In this month’s featured In Focus piece, Bassam Fattouh and Andreas Economou argue that as in previous cycles, US shale will remain a key factor shaping market outcomes. The US shale response has been sharp and fast during the COVID-19 cycle and despite the recent improvement in prices, US shale output was still lower by 1.4 mb/d at the of end 2020 compared to a year earlier. A key feature of the current cycle is the longer lags between the price, rig count and US shale output. These longer lags, among other factors, imply that US shale will not disrupt oil balances in 2021, and we project output to contract by 380,000 b/d y/y. But as we enter 2022 the picture becomes more uncertain with US shale production projected to grow by 0.95 mb/d y/y but with the bands widening around our estimates. While impressive, the recovery is uneven across shale plays and by the end of 2022, production will still be below the 2019 peak.

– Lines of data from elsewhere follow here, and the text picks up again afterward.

$ cat src/hdl/acs_channel_sequencer.sv
`timescale 1ns/1ps
module acs_channel_sequencer #(
    parameter int ACC_W = 22
) (
    // clock and reset
    input wire logic core_clk,
    input wire logic rst_n,
    // register access from the frame decoder
    input wire logic reg_wr_en,
    input wire logic reg_rd_en,
    input wire logic [7:0] reg_addr,
    input wire logic [7:0] reg_wdata,
    output logic [7:0] reg_rdata,
    // command
    input wire logic cmd_start,
    input wire logic cmd_respond,
    output logic cmd_busy,
    // test configuration enables
    input wire logic cell_sum_monitor_enable,
    input wire logic pump_monitor_enable,
    // converter
    output logic adc_start,
    output logic [4:0] adc_channel,
    output logic [1:0] adc_period_sel,
    output logic [1:0] high_side_avg_period,
    output logic [1:0] general_avg_period,
    input wire logic adc_done,
    input wire logic [15:0] adc_data,
    // result bytes
    output logic res_valid,
    output logic [7:0] res_byte,
    input wire logic res_ready
);
    import acs_pkg::*;

    // ---------------------------------------------------------------
    // functions
    // ---------------------------------------------------------------
    function automatic logic [30:0] slot_vec(input logic [31:0] m);
        logic [30:0] v;
        v = '0;
        for (int i = 0; i < ACS_NCELL; i++) begin
            v[i] = m[ACS_CELL_MSB - i];
        end
        for (int i = 0; i < ACS_NAUX; i++) begin
            v[int'(ACS_SLOT_AUX) + i] = m[ACS_AUX_MSB - i];
        end
        v[ACS_SLOT_GT] = m[ACS_GT_BIT];
        v[ACS_SLOT_HT] = m[ACS_HT_BIT];
        v[ACS_SLOT_V18] = m[ACS_V18_BIT];
        v[ACS_SLOT_REF] = m[ACS_REF_BIT];
        v[ACS_SLOT_GND] = m[ACS_REF_BIT];
        v[ACS_SLOT_MOD] = m[ACS_MOD_BIT];
        v[ACS_SLOT_PUMP] = m[ACS_PUMP_BIT];
        return v;
    endfunction

    function automatic logic [4:0] first_sel(input logic [30:0] v,
            input logic [4:0] from, input logic [4:0] hi);
        logic [4:0] r;
        r = ACS_SLOT_NONE;
        for (int i = 30; i >= 0; i--) begin
            if (v[i] && 5'(i) >= from && 5'(i) <= hi) begin
                r = 5'(i);
            end
        end
        return r;
    endfunction

    function automatic logic [15:0] round_avg(input logic [ACC_W-1:0] a,
            input logic [2:0] sh);
        logic [ACC_W-1:0] q;
        logic [ACC_W-1:0] rem;
        logic [ACC_W-1:0] half;
        q = a >> sh;
        rem = a - (q << sh);
        half = (sh == 3'h0) ? '0 : ({{(ACC_W-1){1'b0}}, 1'b1} << (sh - 3'h1));
        if (sh != 3'h0 && (rem > half || (rem == half && q[0]))) begin
            q = q + ACC_W'(1);
        end
        return q[15:0];
    endfunction

    // ---------------------------------------------------------------
    // registers
    // ---------------------------------------------------------------
    logic [31:0] mask_q;
    logic [31:0] mask_d;
    logic [7:0] ovs_q;
    logic [7:0] ovs_d;
    logic [7:0] rdata_q;

    always_comb begin
        mask_d = mask_q;
        ovs_d = ovs_q;
        if (reg_wr_en) begin
            case (reg_addr)
                ACS_MASK_ADDR_B3: mask_d[31:24] = reg_wdata;
                ACS_MASK_ADDR_B2: mask_d[23:16] = reg_wdata;
                ACS_MASK_ADDR_B1: mask_d[15:8] = reg_wdata;
                ACS_MASK_ADDR_B0: mask_d[7:0] = reg_wdata & ACS_RSVD_CLEAR;
                ACS_OVS_ADDR: ovs_d = reg_wdata;
                default: ;
            endcase
        end
    end

    always_ff @(posedge core_clk or negedge rst_n) begin
        if (!rst_n) begin
            mask_q <= ACS_MASK_RESET;
            ovs_q <= ACS_OVS_RESET;
        end else begin
            mask_q <= mask_d;
            ovs_q <= ovs_d;
        end
    end

    always_ff @(posedge core_clk or negedge rst_n) begin
        if (!rst_n) begin
            rdata_q <= 8'h00;
        end else if (reg_rd_en) begin
            case (reg_addr)
                ACS_MASK_ADDR_B3: rdata_q <= mask_q[31:24];
                ACS_MASK_ADDR_B2: rdata_q <= mask_q[23:16];
                ACS_MASK_ADDR_B1: rdata_q <= mask_q[15:8];
                ACS_MASK_ADDR_B0: rdata_q <= mask_q[7:0];
                ACS_OVS_ADDR: rdata_q <= ovs_q;
                default: rdata_q <= 8'h00;
            endcase
        end
    end

    assign reg_rdata = rdata_q;
    assign high_side_avg_period = ovs_q[ACS_HPER_LSB +: 2];
    assign general_avg_period = ovs_q[ACS_GPER_LSB +: 2];

    // ---------------------------------------------------------------
    // sequencer
    // ---------------------------------------------------------------
    acs_state_type state_q;
    logic [30:0] run_sel_q;
    logic [2:0] code_q;
    logic cyc_q;
    logic respond_q;
    logic [4:0] slot_q;
    logic [1:0] grp_q;
    logic [5:0] pass_q;
    logic [6:0] samp_q;
    logic [4:0] conv_slot_q;
    logic first_q;
    logic last_q;
    logic start_q;
    logic [4:0] chan_q;
    logic [1:0] per_q;
    logic lo_q;
    logic valid_q;
    logic [7:0] byte_q;
    logic [ACC_W-1:0] acc_mem [0:30];
    logic [15:0] res_mem [0:30];

    logic cyc_act;
    logic [4:0] grp_hi;
    logic [4:0] nxt;
    logic [5:0] n_pass;
    logic [6:0] cnt_slot;
    logic [2:0] sh_slot;
    logic first_smp;
    logic last_smp;
    logic [1:0] per_sel;
    logic [4:0] chan_sel;
    logic [ACC_W-1:0] acc_new;
    logic [2:0] code_d;

    assign code_d = (ovs_d[2:0] > ACS_CNT_MAX) ? ACS_CNT_MAX : ovs_d[2:0];
    assign cyc_act = cyc_q && (grp_q != ACS_GRP_REST);
    assign grp_hi = (grp_q == ACS_GRP_CELL) ? ACS_SLOT_AUX - 5'h1 :
        (grp_q == ACS_GRP_AUX) ? ACS_SLOT_GT - 5'h1 : ACS_SLOT_PUMP;
    assign nxt = first_sel(run_sel_q, slot_q, grp_hi);
    assign n_pass = 6'h01 << code_q;

    always_comb begin
        cnt_slot = 7'h01 << code_q;
        sh_slot = code_q;
        if (nxt == ACS_SLOT_GT) begin
            cnt_slot = 7'h01;
            sh_slot = 3'h0;
        end else if (nxt == ACS_SLOT_MOD) begin
            cnt_slot = 7'h02 << code_q;
            sh_slot = code_q + 3'h1;
        end
    end

    assign first_smp = cyc_act ? (pass_q == 6'h00) : (samp_q == 7'h00);
    assign last_smp = cyc_act ? (pass_q == n_pass - 6'h01) :
        (samp_q == cnt_slot - 7'h01);

    always_comb begin
        if (cyc_act) begin
            per_sel = (grp_q == ACS_GRP_CELL) ? ACS_PER_VOL : ACS_PER_AUX;
        end else if (nxt < ACS_SLOT_AUX) begin
            per_sel = first_smp ? ACS_PER_VOL : ACS_PER_HIGH;
        end else if (nxt < ACS_SLOT_GT) begin
            per_sel = first_smp ? ACS_PER_AUX : ACS_PER_GEN;
        end else if (nxt == ACS_SLOT_GT || nxt == ACS_SLOT_V18) begin
            per_sel = ACS_PER_GEN;
        end else begin
            per_sel = ACS_PER_HIGH;
        end
    end

    always_comb begin
        chan_sel = nxt;
        if (nxt == ACS_SLOT_MOD && !cell_sum_monitor_enable) begin
            chan_sel = ACS_SLOT_GND;
        end else if (nxt == ACS_SLOT_PUMP && !pump_monitor_enable) begin
            chan_sel = ACS_SLOT_GND;
        end
    end

    assign acc_new = first_q ? ACC_W'(adc_data) :
        acc_mem[conv_slot_q] + ACC_W'(adc_data);

    always_ff @(posedge core_clk or negedge rst_n) begin
        if (!rst_n) begin
            state_q <= ACS_ST_IDLE;
            run_sel_q <= '0;
            code_q <= 3'h0;
            cyc_q <= 1'b0;
            respond_q <= 1'b0;
            slot_q <= 5'h00;
            grp_q <= ACS_GRP_REST;
            pass_q <= 6'h00;
            samp_q <= 7'h00;
            conv_slot_q <= 5'h00;
            first_q <= 1'b0;
            last_q <= 1'b0;
            start_q <= 1'b0;
            chan_q <= 5'h00;
            per_q <= ACS_PER_VOL;
            lo_q <= 1'b0;
            valid_q <= 1'b0;
            byte_q <= 8'h00;
        end else begin
            start_q <= 1'b0;
            case (state_q)
                ACS_ST_IDLE: begin
                    if (cmd_start) begin
                        run_sel_q <= slot_vec(mask_d);
                        code_q <= code_d;
                        cyc_q <= ovs_d[ACS_ORDER_BIT];
                        respond_q <= cmd_respond;
                        slot_q <= 5'h00;
                        grp_q <= ovs_d[ACS_ORDER_BIT] ? ACS_GRP_CELL :
                            ACS_GRP_REST;
                        pass_q <= 6'h00;
                        samp_q <= 7'h00;
                        state_q <= ACS_ST_PICK;
                    end
                end
                ACS_ST_PICK: begin
                    if (nxt == ACS_SLOT_NONE) begin
                        if (cyc_act && pass_q != n_pass - 6'h01) begin
                            pass_q <= pass_q + 6'h01;
                            slot_q <= (grp_q == ACS_GRP_CELL) ? 5'h00 :
                                ACS_SLOT_AUX;
                        end else if (cyc_act) begin
                            pass_q <= 6'h00;
                            grp_q <= grp_q + 2'h1;
                            slot_q <= (grp_q == ACS_GRP_CELL) ? ACS_SLOT_AUX :
                                ACS_SLOT_GT;
                        end else begin
                            slot_q <= 5'h00;
                            state_q <= respond_q ? ACS_ST_LOAD : ACS_ST_IDLE;
                        end
                    end else begin
                        start_q <= 1'b1;
                        chan_q <= chan_sel;
                        per_q <= per_sel;
                        conv_slot_q <= nxt;
                        first_q <= first_smp;
                        last_q <= last_smp;
                        slot_q <= nxt;
                        state_q <= ACS_ST_CONV;
                    end
                end
                ACS_ST_CONV: begin
                    if (adc_done) begin
                        state_q <= ACS_ST_PICK;
                        if (cyc_act || last_q) begin
                            samp_q <= 7'h00;
                            slot_q <= slot_q + 5'h01;
                        end else begin
                            samp_q <= samp_q + 7'h01;
                        end
                    end
                end
                ACS_ST_LOAD: begin
                    if (nxt == ACS_SLOT_NONE) begin
                        state_q <= ACS_ST_IDLE;
                    end else begin
                        byte_q <= res_mem[nxt][15:8];
                        valid_q <= 1'b1;
                        lo_q <= 1'b0;
                        slot_q <= nxt;
                        state_q <= ACS_ST_SEND;
                    end
                end
                ACS_ST_SEND: begin
                    if (res_ready && !lo_q) begin
                        byte_q <= res_mem[slot_q][7:0];
                        lo_q <= 1'b1;
                    end else if (res_ready) begin
                        valid_q <= 1'b0;
                        slot_q <= slot_q + 5'h01;
                        state_q <= ACS_ST_LOAD;
                    end
                end
                default: state_q <= ACS_ST_IDLE;
            endcase
        end
    end

    // ---------------------------------------------------------------
    // accumulation and rounding
    // ---------------------------------------------------------------
    logic [2:0] conv_sh;
    assign conv_sh = (conv_slot_q == ACS_SLOT_GT) ? 3'h0 :
        (conv_slot_q == ACS_SLOT_MOD) ? code_q + 3'h1 : code_q;

    always_ff @(posedge core_clk) begin
        if (state_q == ACS_ST_CONV && adc_done) begin
            acc_mem[conv_slot_q] <= acc_new;
            if (last_q) begin
                res_mem[conv_slot_q] <= round_avg(acc_new, conv_sh);
            end
        end
    end

    assign adc_start = start_q;
    assign adc_channel = chan_q;
    assign adc_period_sel = per_q;
    assign res_valid = valid_q;
    assign res_byte = byte_q;
    assign cmd_busy = (state_q != ACS_ST_IDLE);
endmodule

Despite the sharp rise in COVID cases in India and elsewhere, confronted by the gradual unwinding of the OPEC+ output cuts in May/July 2021, oil prices appear well bounded in the $60/b and $70/b range throughout 2021 and 2022. In the very near-term, risks to the outlook are balanced but market uncertainties persist beyond 2021 pertaining to the supply side. The global demand recovery is moving at two speeds with the rebound in the OECD and China gaining traction, while other non-OECD are trying to cope with renewed COVID waves, severe delays in vaccinations and deeper economics impacts of the pandemic. Near-term supply is expected to increase gradually, with OPEC+ leading the rise. Despite recent headwinds, market deficits persist but the extent of the global oil demand rebound in H2 will shape market outcomes in 2021 and beyond.